Friday, May 23, 2014

Week One

So much of me wanted to stay in bed this morning. I went to bed late last night. I had gotten a iTunes gift card and was picking out songs and getting some more of my library on the iPod. It took a lot longer than I thought it would. I guess I should play around with iTunes more often. Once I did go to bed I fell right to sleep. I didn't even move until Chris tried waking me up. He told me what time it was and I made a sound. You know the one that's not a "yes or a no", or a "I'm up or go away". It's just a sound so he knew I heard him. Once I did that though I was up. It sucks. Then I saw what time it was I really got moving. I was going to make Whitney late for school it I didn't. I got out the door and dropped my phone, again. Shhh don't tell Verizon!! My goals for today? Don't fall, and don't stop running until the half way mark. I got both of them!!! I only stopped twice to get my breathing under control. This Sunday is a virtual 5K. I have mapped my route out and I am looking forward to it. 

I need to take a minute to toot that horn of mine. I am a big girl. I have had two kids and have not taken care of myself in all these years since. That is changing. I am so proud of myself. I have ran five times this week. FIVE!! That's more than when I was going to the gym! Now I will add that I was on the bike for 6 miles before a mile run then the treadmill for cool down, but still!! OH my bike.....huh. Well that's something I will have to think about! So what I am trying to say, do something for yourself. That makes your heart sing!! Only you can do that for yourself.


Today's selfie!! 
Was it a fast run? No. Was it a long run? No. Who cares? I don't, because I got out there and DID IT!! 
TOOT flipping TOOT!!!




Tuesday, May 6, 2014

Moving: Almost done!


No news is good news right? 
Or is it that I am just buried under boxes and I can finally reach my laptop? Who knows at this point, lol. We have three more days before we get the keys to the new place and we have boxes every where!! At one point I looked up and really thought that one of the top boxes was just going to fall on me. I feel like we are in a good place, packing wise. We have a good amount done.
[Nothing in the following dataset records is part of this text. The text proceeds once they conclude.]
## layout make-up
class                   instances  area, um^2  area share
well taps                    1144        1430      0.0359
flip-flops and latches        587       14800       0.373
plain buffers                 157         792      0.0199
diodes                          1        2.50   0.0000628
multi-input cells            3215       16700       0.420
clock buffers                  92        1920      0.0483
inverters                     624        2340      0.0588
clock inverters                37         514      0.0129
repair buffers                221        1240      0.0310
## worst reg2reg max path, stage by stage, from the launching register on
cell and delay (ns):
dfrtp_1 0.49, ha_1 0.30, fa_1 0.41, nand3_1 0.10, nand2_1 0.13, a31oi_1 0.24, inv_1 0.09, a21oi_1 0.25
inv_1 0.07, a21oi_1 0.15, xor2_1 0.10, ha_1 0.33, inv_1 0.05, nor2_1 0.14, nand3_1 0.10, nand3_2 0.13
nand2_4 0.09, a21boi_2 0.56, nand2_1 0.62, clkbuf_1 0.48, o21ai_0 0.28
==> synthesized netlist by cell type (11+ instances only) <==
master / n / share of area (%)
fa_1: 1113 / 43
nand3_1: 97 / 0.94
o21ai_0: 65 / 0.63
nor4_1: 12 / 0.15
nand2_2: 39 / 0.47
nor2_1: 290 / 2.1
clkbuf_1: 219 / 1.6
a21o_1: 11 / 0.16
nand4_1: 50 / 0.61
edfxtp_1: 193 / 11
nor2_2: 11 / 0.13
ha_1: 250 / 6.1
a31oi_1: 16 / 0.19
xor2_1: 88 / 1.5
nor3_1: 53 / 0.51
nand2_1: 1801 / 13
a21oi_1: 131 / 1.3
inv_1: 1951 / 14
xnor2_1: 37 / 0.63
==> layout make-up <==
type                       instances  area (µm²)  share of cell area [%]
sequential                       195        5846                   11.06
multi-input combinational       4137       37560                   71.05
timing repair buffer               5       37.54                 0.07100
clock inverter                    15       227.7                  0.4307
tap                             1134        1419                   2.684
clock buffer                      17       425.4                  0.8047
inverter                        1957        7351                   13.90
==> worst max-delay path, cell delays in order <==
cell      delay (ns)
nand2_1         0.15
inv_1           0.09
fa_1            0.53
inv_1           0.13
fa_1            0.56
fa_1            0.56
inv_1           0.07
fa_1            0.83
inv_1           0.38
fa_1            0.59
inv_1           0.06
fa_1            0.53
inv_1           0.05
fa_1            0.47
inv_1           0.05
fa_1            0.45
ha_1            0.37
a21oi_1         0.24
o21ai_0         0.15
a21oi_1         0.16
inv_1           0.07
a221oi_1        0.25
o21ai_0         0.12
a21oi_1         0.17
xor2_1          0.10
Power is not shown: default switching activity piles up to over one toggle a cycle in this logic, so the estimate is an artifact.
### src/hw/rtl/plact_pkg.sv
// ----------------------------------------------------------------------------
// plact_pkg - shared definitions for the piecewise-linear activation
// Register codes, default widths, table sizes and status types.
// ----------------------------------------------------------------------------
package plact_pkg;

	localparam int DATA_WIDTH_DEF = 32;
	localparam int FRAC_BITS_DEF  = 16;
	localparam int MAX_VERTICES   = 3;
	localparam int NUM_VERT       = 3;
	localparam int NUM_SEG        = 4;
	localparam int FIFO_DEPTH     = 4;
	localparam int CFG_IDX_W      = 3;

	typedef enum logic [CFG_IDX_W-1:0] {
		REG_THRESH_VALUE   = 3'd0,
		REG_WIDTH_VALUE    = 3'd1,
		REG_SHIFT_VALUE    = 3'd2,
		REG_FLOOR_VALUE    = 3'd3,
		REG_CEILING_VALUE  = 3'd4,
		REG_THRESH_ENABLE  = 3'd5,
		REG_CEILING_ENABLE = 3'd6
	} cfg_reg_t;

	typedef enum logic [2:0] {
		ST_IDLE = 3'b001,
		ST_LOAD = 3'b010,
		ST_DIV  = 3'b100
	} tbl_state_t;

	typedef struct packed {
		logic       busy;
		logic [1:0] vcount;
	} tbl_stat_t;

endpackage

### src/hw/rtl/plact_front.sv
// ----------------------------------------------------------------------------
// plact_front - input side
// Takes potentials and picks the segment: base activity, slope, offset.
// ----------------------------------------------------------------------------
module plact_front import plact_pkg::*; #(
	parameter int DATA_WIDTH = DATA_WIDTH_DEF
) (
	input  logic                         in_valid,
	output logic                         in_ready,
	input  logic signed [DATA_WIDTH-1:0] pot,
	input  logic signed [DATA_WIDTH-1:0] vpot [NUM_VERT],
	input  logic signed [DATA_WIDTH-1:0] vact [NUM_VERT],
	input  logic signed [DATA_WIDTH-1:0] sslope [NUM_SEG],
	input  tbl_stat_t                    stat,
	input  logic                         q_full,
	output logic                         push,
	output logic [3*DATA_WIDTH:0]        push_data
);

	localparam int DW = DATA_WIDTH;

	logic [1:0]           last;
	logic signed [DW-1:0] sl, ba;
	logic signed [DW:0]   df;
	logic                 stop;

	always_comb begin
		last = (stat.vcount == 2'd0) ? 2'd0 : stat.vcount - 2'd1;
		sl   = '0;
		ba   = '0;
		df   = '0;
		stop = 1'b0;
		if (pot < vpot[0]) begin
			sl = sslope[0];
			ba = vact[0];
			df = (DW+1)'(pot) - (DW+1)'(vpot[0]);
		end else if (pot >= vpot[last]) begin
			sl = sslope[last + 2'd1];
			ba = vact[last];
			df = (DW+1)'(pot) - (DW+1)'(vpot[last]);
		end else begin
			for (int v = 0; v < NUM_VERT - 1; v++) begin
				if (2'(v) < last && !stop) begin
					if (pot < vpot[v]) begin
						stop = 1'b1;
					end else if (pot == vpot[v]) begin
						// on a vertex other than the last: its activity, flat slope
						sl = '0;
						ba = vact[v];
						df = '0;
					end else if (pot < vpot[v+1]) begin
						sl = sslope[v+1];
						ba = vact[v];
						df = (DW+1)'(pot) - (DW+1)'(vpot[v]);
					end
				end
			end
		end
	end

	assign in_ready  = !stat.busy && !q_full;
	assign push      = in_valid && in_ready;
	assign push_data = {df, ba, sl};

endmodule
`config.mk`:
```
export PLATFORM = sky130hd
export DESIGN_NAME = plact_fifo
export DESIGN_NICKNAME = d
export VERILOG_FILES = /design/src/hw/rtl/plact_pkg.sv /design/src/hw/rtl/plact_fifo.sv
export SDC_FILE = /design/constraint.sdc
export NUM_CORES = 1
export LEC_CHECK = 0
export BUFFER_PORTS_ARGS = -buffer_cell sky130_fd_sc_hd__buf_2
export CAP_MARGIN = 30
export CORE_MARGIN = 2
export CORE_UTILIZATION = 45
export CTS_CLUSTER_DIAMETER = 30
export DETAILED_ROUTE_END_ITERATION = 8
export PLACE_DENSITY = 0.65
export SYNTH_ARGS = -nofsm -noshare
export SYNTH_HDL_FRONTEND = slang
export SYNTH_SLANG_ARGS = --single-unit
export TNS_END_PERCENT = 30
```
`constraint.sdc`:
```
create_clock -name clk -period 1.8 [get_ports clk]
set_input_delay 0.18 -clock clk [delete_from_list [all_inputs] [get_ports clk]]
set_output_delay 0.18 -clock clk [all_outputs]
set_load 0.05 [all_outputs]
```
**src/hw/rtl/plact_pkg.sv**
```systemverilog
// ----------------------------------------------------------------------------
// plact_pkg - shared definitions for the piecewise-linear activation
// Register codes, default widths, table sizes and status types.
// ----------------------------------------------------------------------------
package plact_pkg;

	localparam int DATA_WIDTH_DEF = 32;
	localparam int FRAC_BITS_DEF  = 16;
	localparam int MAX_VERTICES   = 3;
	localparam int NUM_VERT       = 3;
	localparam int NUM_SEG        = 4;
	localparam int FIFO_DEPTH     = 4;
	localparam int CFG_IDX_W      = 3;

	typedef enum logic [CFG_IDX_W-1:0] {
		REG_THRESH_VALUE   = 3'd0,
		REG_WIDTH_VALUE    = 3'd1,
		REG_SHIFT_VALUE    = 3'd2,
		REG_FLOOR_VALUE    = 3'd3,
		REG_CEILING_VALUE  = 3'd4,
		REG_THRESH_ENABLE  = 3'd5,
		REG_CEILING_ENABLE = 3'd6
	} cfg_reg_t;

	typedef enum logic [2:0] {
		ST_IDLE = 3'b001,
		ST_LOAD = 3'b010,
		ST_DIV  = 3'b100
	} tbl_state_t;

	typedef struct packed {
		logic       busy;
		logic [1:0] vcount;
	} tbl_stat_t;

endpackage

```
**src/hw/rtl/plact_tbl.sv**
```systemverilog
// ----------------------------------------------------------------------------
// plact_tbl - register file and vertex table builder
// Holds the registers, rebuilds vertices and segment slopes after each write;
// slopes come from a shared restoring divider, one quotient bit a cycle.
// ----------------------------------------------------------------------------
module plact_tbl import plact_pkg::*; #(
	parameter int DATA_WIDTH = DATA_WIDTH_DEF,
	parameter int FRAC_BITS  = FRAC_BITS_DEF
) (
	input  logic                         clk,
	input  logic                         arst_n,
	input  logic                         cfg_we,
	input  logic [CFG_IDX_W-1:0]         cfg_idx,
	input  logic [DATA_WIDTH-1:0]        cfg_wdata,
	output logic signed [DATA_WIDTH-1:0] vpot [NUM_VERT],
	output logic signed [DATA_WIDTH-1:0] vact [NUM_VERT],
	output logic signed [DATA_WIDTH-1:0] sslope [NUM_SEG],
	output tbl_stat_t                    stat
);

	localparam int DW = DATA_WIDTH;
	localparam int WW = DW + 2;
	localparam int NB = DW + 1 + FRAC_BITS;
	localparam int CW = $clog2(NB + 1);
	localparam logic signed [WW-1:0] WMAX = {3'b000, {(DW-1){1'b1}}};
	localparam logic signed [WW-1:0] WMIN = {3'b111, {(DW-1){1'b0}}};
	localparam logic signed [DW-1:0] DMAX = {1'b0, {(DW-1){1'b1}}};
	localparam logic signed [DW-1:0] DMIN = {1'b1, {(DW-1){1'b0}}};
	localparam logic signed [DW-1:0] ONE  = DW'(1) << FRAC_BITS;

	function automatic logic signed [WW-1:0] sat(input logic signed [WW-1:0] x);
		logic signed [WW-1:0] r;
		if (x > WMAX)
			r = WMAX;
		else if (x < WMIN)
			r = WMIN;
		else
			r = x;
		return r;
	endfunction

	logic signed [DW-1:0] thr_q, wid_q, shf_q, flr_q, cel_q;
	logic                 ten_q, cen_q;
	logic signed [DW-1:0] vpot_q [NUM_VERT];
	logic signed [DW-1:0] vact_q [NUM_VERT];
	logic signed [DW-1:0] slp_q  [NUM_SEG];
	logic [1:0]           vcnt_q;
	tbl_state_t           state_q;
	logic [1:0]           k_q;
	logic                 init_q;
	logic                 neg_q;
	logic [NB-1:0]        num_q;
	logic [DW:0]          den_q;
	logic [DW:0]          rem_q;
	logic [CW-1:0]        cnt_q;

	// combinational vertex build
	logic signed [WW-1:0] t, w, sh, fl, cl;
	logic signed [WW-1:0] bv [NUM_VERT];
	logic signed [WW-1:0] ba [NUM_VERT];
	logic [1:0]           bn;
	logic                 sneg_one;

	always_comb begin
		t  = WW'(thr_q);
		w  = WW'(wid_q);
		sh = WW'(shf_q);
		fl = WW'(flr_q);
		cl = WW'(cel_q);
		for (int i = 0; i < NUM_VERT; i++) begin
			bv[i] = '0;
			ba[i] = '0;
		end
		if (w < 0) begin
			t = sat(t + w);
			w = sat(-w);
		end
		if (!ten_q) begin
			bn       = 2'd1;
			ba[0]    = sat(-sh);
			sneg_one = 1'b1;
		end else begin
			sneg_one = 1'b0;
			bv[0]    = t;
			ba[0]    = fl;
			if (w == 0 && t - sh == fl) begin
				bn = 2'd1;
			end else begin
				bn    = 2'd2;
				bv[1] = sat(t + w);
				ba[1] = sat(t + w - sh);
			end
		end
		if (cen_q) begin
			if (ba[bn - 2'd1] < cl) begin
				if (bn < 2'(MAX_VERTICES)) begin
					bv[bn] = sat(bv[bn - 2'd1] + cl - ba[bn - 2'd1]);
					ba[bn] = cl;
					bn     = bn + 2'd1;
				end
			end else if (bn == 2'd2 && ba[0] < cl) begin
				// cut after the first vertex, ceiling vertex goes second
				bv[1] = sat(bv[0] + cl - ba[0]);
				ba[1] = cl;
			end else begin
				bn = 2'd1;
				if (sneg_one)
					bv[0] = sat(bv[0] - (ba[0] - cl));
				else
					bv[0] = '0;
				ba[0] = cl;
			end
		end
	end

	// divider operands from the stored table
	logic signed [DW:0] d_v, d_a;
	logic [DW:0]        mag_a, mag_v;
	logic [DW+1:0]      trial;
	logic [DW+1:0]      trial_sub;
	logic signed [DW-1:0] quo_sat;

	always_comb begin
		d_v       = (DW+1)'(vpot_q[k_q]) - (DW+1)'(vpot_q[k_q - 2'd1]);
		d_a       = (DW+1)'(vact_q[k_q]) - (DW+1)'(vact_q[k_q - 2'd1]);
		mag_a     = d_a < 0 ? (DW+1)'(-d_a) : (DW+1)'(d_a);
		mag_v     = d_v < 0 ? (DW+1)'(-d_v) : (DW+1)'(d_v);
		trial     = {rem_q, num_q[NB-1]};
		trial_sub = trial - {1'b0, den_q};
		if (!neg_q)
			quo_sat = (num_q > NB'(DMAX)) ? DMAX : DW'(num_q);
		else
			quo_sat = (num_q > (NB'(1) << (DW-1))) ? DMIN : DW'(-num_q);
	end

	always_ff @(posedge clk or negedge arst_n) begin
		if (!arst_n) begin
			thr_q   <= '0;
			wid_q   <= '0;
			shf_q   <= '0;
			flr_q   <= '0;
			cel_q   <= '0;
			ten_q   <= 1'b0;
			cen_q   <= 1'b0;
			for (int i = 0; i < NUM_VERT; i++) begin
				vpot_q[i] <= '0;
				vact_q[i] <= '0;
			end
			slp_q[0] <= ONE;
			slp_q[1] <= ONE;
			slp_q[2] <= '0;
			slp_q[3] <= '0;
			vcnt_q  <= 2'd1;
			state_q <= ST_IDLE;
			k_q     <= 2'd1;
			init_q  <= 1'b0;
			neg_q   <= 1'b0;
			num_q   <= '0;
			den_q   <= '0;
			rem_q   <= '0;
			cnt_q   <= '0;
		end else begin
			unique case (state_q)
				ST_IDLE: begin
				end
				ST_LOAD: begin
					for (int i = 0; i < NUM_VERT; i++) begin
						vpot_q[i] <= (2'(i) < bn) ? DW'(bv[i]) : '0;
						vact_q[i] <= (2'(i) < bn) ? DW'(ba[i]) : '0;
					end
					for (int i = 1; i < NUM_SEG; i++)
						slp_q[i] <= (2'(i) == bn && !cen_q) ? ONE : '0;
					slp_q[0] <= sneg_one ? ONE : '0;
					vcnt_q   <= bn;
					k_q      <= 2'd1;
					init_q   <= 1'b1;
					state_q  <= (bn == 2'd1) ? ST_IDLE : ST_DIV;
				end
				ST_DIV: begin
					if (init_q) begin
						init_q <= 1'b0;
						if (d_v == 0) begin
							slp_q[k_q] <= (d_a > 0) ? DMAX : ((d_a < 0) ? DMIN : '0);
							den_q      <= '0;
							cnt_q      <= '0;
						end else begin
							neg_q <= (d_a < 0) ^ (d_v < 0);
							num_q <= NB'(mag_a) << FRAC_BITS;
							den_q <= mag_v;
							rem_q <= '0;
							cnt_q <= CW'(NB);
						end
					end else if (cnt_q != '0) begin
						if (!trial_sub[DW+1]) begin
							rem_q <= trial_sub[DW:0];
							num_q <= {num_q[NB-2:0], 1'b1};
						end else begin
							rem_q <= trial[DW:0];
							num_q <= {num_q[NB-2:0], 1'b0};
						end
						cnt_q <= cnt_q - CW'(1);
						// finish the zero-divisor case is taken above
					end else begin
						// den_q is clear only when the zero-divisor arm wrote the slope
						if (den_q != '0)
							slp_q[k_q] <= quo_sat;
						if (k_q == vcnt_q - 2'd1) begin
							state_q <= ST_IDLE;
						end else begin
							k_q    <= k_q + 2'd1;
							init_q <= 1'b1;
						end
					end
				end
				default: state_q <= ST_IDLE;
			endcase
			if (cfg_we) begin
				case (cfg_idx)
					REG_THRESH_VALUE:   thr_q <= cfg_wdata;
					REG_WIDTH_VALUE:    wid_q <= cfg_wdata;
					REG_SHIFT_VALUE:    shf_q <= cfg_wdata;
					REG_FLOOR_VALUE:    flr_q <= cfg_wdata;
					REG_CEILING_VALUE:  cel_q <= cfg_wdata;
					REG_THRESH_ENABLE:  ten_q <= cfg_wdata[0];
					REG_CEILING_ENABLE: cen_q <= cfg_wdata[0];
					default: ;
				endcase
				if (cfg_idx <= REG_CEILING_ENABLE)
					state_q <= ST_LOAD;
			end
		end
	end

	assign vpot = vpot_q;
	assign vact = vact_q;
	assign sslope = slp_q;
	assign stat.busy   = (state_q != ST_IDLE);
	assign stat.vcount = vcnt_q;

endmodule

```
==> src/hdl/cbcp_pkg.sv <==
// Shared types and constants for the CAN bridge command parser.
// No dependencies; emitter and parser use it by scoped names.
package cbcp_pkg;

  localparam int CLIENTS       = 4;
  localparam int PAYLOAD_BYTES = 16;
  localparam int CLIENT_W      = (CLIENTS > 1) ? $clog2(CLIENTS) : 1;
  localparam int LANE_W        = $clog2(PAYLOAD_BYTES);
  localparam int MAX_RESULTS   = 20;
  localparam int CNT_W         = $clog2(MAX_RESULTS + 1);

  localparam logic [7:0] START_BYTE      = 8'hF1;
  localparam logic [7:0] CMD_TRANSMIT    = 8'h00;
  localparam logic [7:0] CMD_TIME_SYNC   = 8'h01;
  localparam logic [7:0] CMD_EXT_BUSES   = 8'h06;
  localparam logic [7:0] CMD_DEV_INFO    = 8'h07;
  localparam logic [7:0] CMD_BUS_ENABLE  = 8'h09;
  localparam logic [7:0] CMD_BUS_DISABLE = 8'h0A;
  localparam logic [7:0] CMD_NUM_BUSES   = 8'h0C;
  localparam logic [7:0] CMD_BINARY_MODE = 8'hE7;

  localparam logic [3:0] TX_PAYLOAD_LEN = 4'd14;
  localparam logic [3:0] MAX_DLC        = 4'd8;

  localparam logic [1:0] MODE_HOST  = 2'd0;
  localparam logic [1:0] MODE_FRAME = 2'd1;
  localparam logic [1:0] MODE_DISC  = 2'd2;

  localparam logic [1:0] KIND_REPLY = 2'd0;
  localparam logic [1:0] KIND_FRAME = 2'd1;
  localparam logic [1:0] KIND_TX    = 2'd2;

  localparam logic [1:0] CFG_BUILD  = 2'd0;
  localparam logic [1:0] CFG_BAUD   = 2'd1;
  localparam logic [1:0] CFG_BUSCNT = 2'd2;

  localparam logic [31:0] BUILD_RST  = 32'd333;
  localparam logic [31:0] BAUD_RST   = 32'd500000;
  localparam logic [7:0]  BUSCNT_RST = 8'd1;

  typedef enum logic [1:0] {
    PH_IDLE      = 2'd0,
    PH_GOT_START = 2'd1,
    PH_COLLECT   = 2'd2
  } phase_e;

  // per-client parser entry
  typedef struct packed {
    phase_e     phase;
    logic [7:0] cmd;
    logic [3:0] count;
  } pstate_t;

  // everything one item emits, handed to the emitter in one go
  typedef struct packed {
    logic [1:0]                  kind;
    logic [1:0]                  client;
    logic [CNT_W-1:0]            cnt;
    logic [MAX_RESULTS-1:0][7:0] bytes;
    logic [28:0]                 tx_id;
    logic                        tx_ext;
    logic [3:0]                  tx_len;
    logic [63:0]                 tx_bytes;
  } job_t;

endpackage

==> src/hdl/cbcp_item_if.sv <==
// Input channel of the command parser: valid/ready plus one item's fields.
// Standalone; no package needed.
interface cbcp_item_if;
  logic        valid;
  logic        ready;
  logic [1:0]  mode;
  logic [1:0]  client_index;
  logic [7:0]  rx_byte;
  logic [31:0] time_us;
  logic [28:0] frame_id;
  logic        frame_ext;
  logic [3:0]  frame_len;
  logic [63:0] frame_bytes;

  modport source (
    output valid, mode, client_index, rx_byte, time_us,
           frame_id, frame_ext, frame_len, frame_bytes,
    input  ready
  );
  modport sink (
    input  valid, mode, client_index, rx_byte, time_us,
           frame_id, frame_ext, frame_len, frame_bytes,
    output ready
  );
endinterface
With our plan to get even more done tomorrow. Chris is off this coming Friday though Thursday. By the end he will really be missing work, I am sure. 

I have found one thing that I like about moving. Throwing stuff away, and donating things. Now this is fun!!! I went through the bathroom this weekend. I had Chris and Whitney in there with me. I was in the shower pulling things from one of those shower corner caddie things. 

I would say, "Do you use it? How long ago? Do you need it for the next seven days?" 
I would get back, "Yes, or sometimes, I'm not sure, and no" 
Then when they left I would threw it away. No, not really! 
I would give them the look like, "You're not going to use it and you know it. So you should just throw it away before I do" look. 

I look at the bathroom now and it feels so good. There is a lot less crap every where. Speaking of that, where does it all come from? My gosh. We have two bars of soap, six shower gels, three lofas, is that even how you spell that? Two razors, two cans of shave gel. Oh and the shampoo and conditioner, baby bubble bath, baby shampoo and a cup to rinse, in the corners. We are a family of four, who needs all that crap? Well I guess we do. Or we are just to lazy to clean it out?